I fished in my jacket pocket for the first of the letters from Rowland Smith, and viewed again the miracle that had brought me to this cold, crashing shed: 'I think I have the power to bring you on without resorting to the usual formalities… Testimonials will be required, however…' The letters fluttered in the icy breeze, looking suddenly very flimsy indeed. Noise was coming from all parts of the shed, like the banging of hundreds of broken pianos, yet for the time being there was not a soul in sight. Any idea that I had made a mistake – and a dangerous one at that – in coming to Nine Elms must on no account be allowed.

Chapter Three

Baytown It seems a horror to think of it now, so many years on, but the whole of my life is divided into the times before Rowland Smith came strolling along that platform at Grosmont, and the times after. 'Before' started in 1884, the year in which I was born, my mother died, and the railway came to Baytown.

Baytown, which the gentry called Robin Hood's Bay, was just a few tall thin houses – a quiver of arrows on the edge of the sea – and if one dog barked, everybody heard it. Dad thought he was the cream of Baytown because he was a butcher and not a fisherman. He told me that the trouble with Baytown wasn't that it stank of fish but that it stank of fishermen, and perhaps that's why I started to like the trains, which called at this funny, fishy little town but didn't have to stay.

If you stood on the front with your back to the sea you could see the train come across the top of the cliffs from Hawsker in the north, stop at Baytown, then head south to Ravenscar. Only two people watched them with me and the first was Crazy May, who was crazy, maybe because she had one eye lower than the other, and who all day long crushed crabs on the beach for the seagulls and couldn't remember whether it was the trains that were scared of the horses or the horses that were scared of the trains.

The other was Mr Hammond, who had been a swell in his day but had made a mistake in London which was never to be spoken of, but had put him in Queer Street, so that he could no longer be in business. When I was tiny he took me on the train to the West Cliff marshalling yard at Whitby and we would watch a little 172-class cutting fruit and fish specials. That was the engine for me because it had a name: Robin. As we watched, Mr Hammond smoked cigarettes and told me the differences between a handbrake, an engine brake and a vacuum brake, and so on. He was very amiable considering I was just a kid. "The smoke box is at the front of the engine,' he would say, 'and the firebox is at the back.' He must have told me that hundreds of times before it sank in.

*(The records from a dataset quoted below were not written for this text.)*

### src/rtl/huf_pkg.sv
// shared types, codes and constants of the huffman tree codec
package huf_pkg;

   localparam int MAX_SYMBOLS_DEF = 64;
   localparam int WEIGHT_BITS_DEF = 16;

   localparam int NODE_WEIGHT_W = 22;
   localparam logic [NODE_WEIGHT_W-1:0] WEIGHT_SAT = 22'h3FFFFF;

   typedef logic [1:0] kind_type;
   localparam kind_type KIND_ADD    = 2'd0;
   localparam kind_type KIND_BUILD  = 2'd1;
   localparam kind_type KIND_DECODE = 2'd2;
   localparam kind_type KIND_ENCODE = 2'd3;

   typedef logic [2:0] status_type;
   localparam status_type ST_OK          = 3'd0;
   localparam status_type ST_LIST_FULL   = 3'd1;
   localparam status_type ST_NO_SYMBOLS  = 3'd2;
   localparam status_type ST_NO_TREE     = 3'd3;
   localparam status_type ST_ABSENT      = 3'd4;
   localparam status_type ST_BIT_INVALID = 3'd5;

   typedef logic [4:0] op_type;
   localparam op_type OP_NONE      = 5'd0;
   localparam op_type OP_LATCH     = 5'd1;
   localparam op_type OP_ADD       = 5'd2;
   localparam op_type OP_RES_ST    = 5'd3;
   localparam op_type OP_INS_RD    = 5'd4;
   localparam op_type OP_INS_SHIFT = 5'd5;
   localparam op_type OP_INS_PUT   = 5'd6;
   localparam op_type OP_MRG_RD    = 5'd7;
   localparam op_type OP_POPA      = 5'd8;
   localparam op_type OP_POPB      = 5'd9;
   localparam op_type OP_PARB      = 5'd10;
   localparam op_type OP_ROOT      = 5'd11;
   localparam op_type OP_DEC_RD    = 5'd12;
   localparam op_type OP_DEC1      = 5'd13;
   localparam op_type OP_DEC2      = 5'd14;
   localparam op_type OP_ENC_START = 5'd15;
   localparam op_type OP_VIS_DOWN  = 5'd16;
   localparam op_type OP_VIS_FOUND = 5'd17;
   localparam op_type OP_BT_RD     = 5'd18;
   localparam op_type OP_BTP       = 5'd19;
   localparam op_type OP_BTN_RIGHT = 5'd20;
   localparam op_type OP_BTN_UP    = 5'd21;
   localparam op_type OP_PUSH      = 5'd22;
   localparam op_type OP_PUSH_BIT  = 5'd23;

   typedef struct packed {
      op_type     op;
      status_type st;
      logic       last;
   } cmd_type;

   typedef struct packed {
      kind_type kind;
      logic     pend_zero;
      logic     full;
      logic     pend_gt1;
      logic     tree_ready;
      logic     root_leaf;
      logic     scan_zero;
      logic     ins_shift;
      logic     leaf;
      logic     char_match;
      logic     depth_zero;
      logic     at_root;
      logic     is_left;
      logic     out_free;
      logic     emit_last;
   } flags_type;

endpackage
### config.mk
export PLATFORM = sky130hd
export DESIGN_NAME = fifo_queue_with_key_search
export DESIGN_NICKNAME = d
export VERILOG_FILES = /design/src/rtl/core/fqks_pkg.sv /design/src/rtl/core/fqks_cell.sv /design/src/rtl/core/fqks_locate.sv /design/src/rtl/core/fifo_queue_with_key_search.sv
export VERILOG_INCLUDE_DIRS = /design/src /design/src/rtl/core
export SDC_FILE = /design/constraint.sdc
export NUM_CORES = 1
export LEC_CHECK = 0
export BUFFER_PORTS_ARGS = -buffer_cell sky130_fd_sc_hd__buf_2
export CAP_MARGIN = 20
export CORE_MARGIN = 3
export CORE_UTILIZATION = 65
export DETAILED_ROUTE_END_ITERATION = 12
export PLACE_DENSITY = 0.83
export SYNTH_ARGS = -nofsm -noshare
export SYNTH_HDL_FRONTEND = slang
export SYNTH_SLANG_ARGS = --single-unit
### constraint.sdc
create_clock -name clk -period 11.5 [get_ports clk]
set_input_delay 0.575 -clock clk [delete_from_list [all_inputs] [get_ports clk]]
set_output_delay 0.575 -clock clk [all_outputs]
set_load 0.1 [all_outputs]
[src/rtl/brl_pkg.sv]
package brl_pkg;

    localparam int COORD_WIDTH = 10;
    localparam int COLOR_WIDTH = 8;
    localparam int ERR_WIDTH   = COORD_WIDTH + 2;

    localparam int QUEUE_DEPTH = 2;
    localparam int QPTR_WIDTH  = $clog2(QUEUE_DEPTH);
    localparam int QCNT_WIDTH  = $clog2(QUEUE_DEPTH + 1);

    typedef enum logic [0:0] {
        OP_LOAD = 1'b0,
        OP_STEP = 1'b1
    } t_opcode;

    typedef struct packed {
        t_opcode                opcode;
        logic [COORD_WIDTH-1:0] start_x;
        logic [COORD_WIDTH-1:0] start_y;
        logic [COORD_WIDTH-1:0] end_x;
        logic [COORD_WIDTH-1:0] end_y;
        logic [COLOR_WIDTH-1:0] line_color;
    } t_in_item;

    typedef struct packed {
        logic [COORD_WIDTH-1:0] pixel_x;
        logic [COORD_WIDTH-1:0] pixel_y;
        logic [COLOR_WIDTH-1:0] pixel_color;
        logic                   last_pixel;
    } t_out_item;

    // Classified command as held in the queue between front and back
    typedef struct packed {
        t_opcode                opcode;
        logic                   steep;
        logic                   minor_down;
        logic [COORD_WIDTH-1:0] major_start;
        logic [COORD_WIDTH-1:0] minor_start;
        logic [COORD_WIDTH-1:0] major_end;
        logic [COORD_WIDTH-1:0] delta_major;
        logic [COORD_WIDTH-1:0] delta_minor;
        logic [COLOR_WIDTH-1:0] color;
    } t_cmd;

    typedef struct packed {
        logic busy;
        logic emit;
        logic emit_last;
    } t_back_stat;

endpackage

Later on, Dad and I would ride the train to Darlington to watch the Atlantics flying down the main line. After every one that went past, I would look up at him and say, 'What about that, Dad?' and the poor fellow always had to think of something to say, for I had no mother after all.

I had no aspirations to a life at sea; I did not want to be a butcher either. I would look at the letters on Dad's shop -'Stringer: Family Butcher' – and wonder what there was 'family' about it. I remember the barrels of ice in the cold room at the back and the fire in the shop at the front – those two always fighting each other, it wore me out to think of it somehow. My ambition instead was to be on the railways. I read everything I could lay my hands on that had for a subject trains, and had The Railway Magazine every month for 6d, which my Dad paid for because he thought it was improving. Not that he wanted me on the railways. Dad wanted me in his shop, but he changed his tune when myself and three other lads from Baytown were offered five bob each to build a bonfire for Captain Fairclough's firework-night carnival.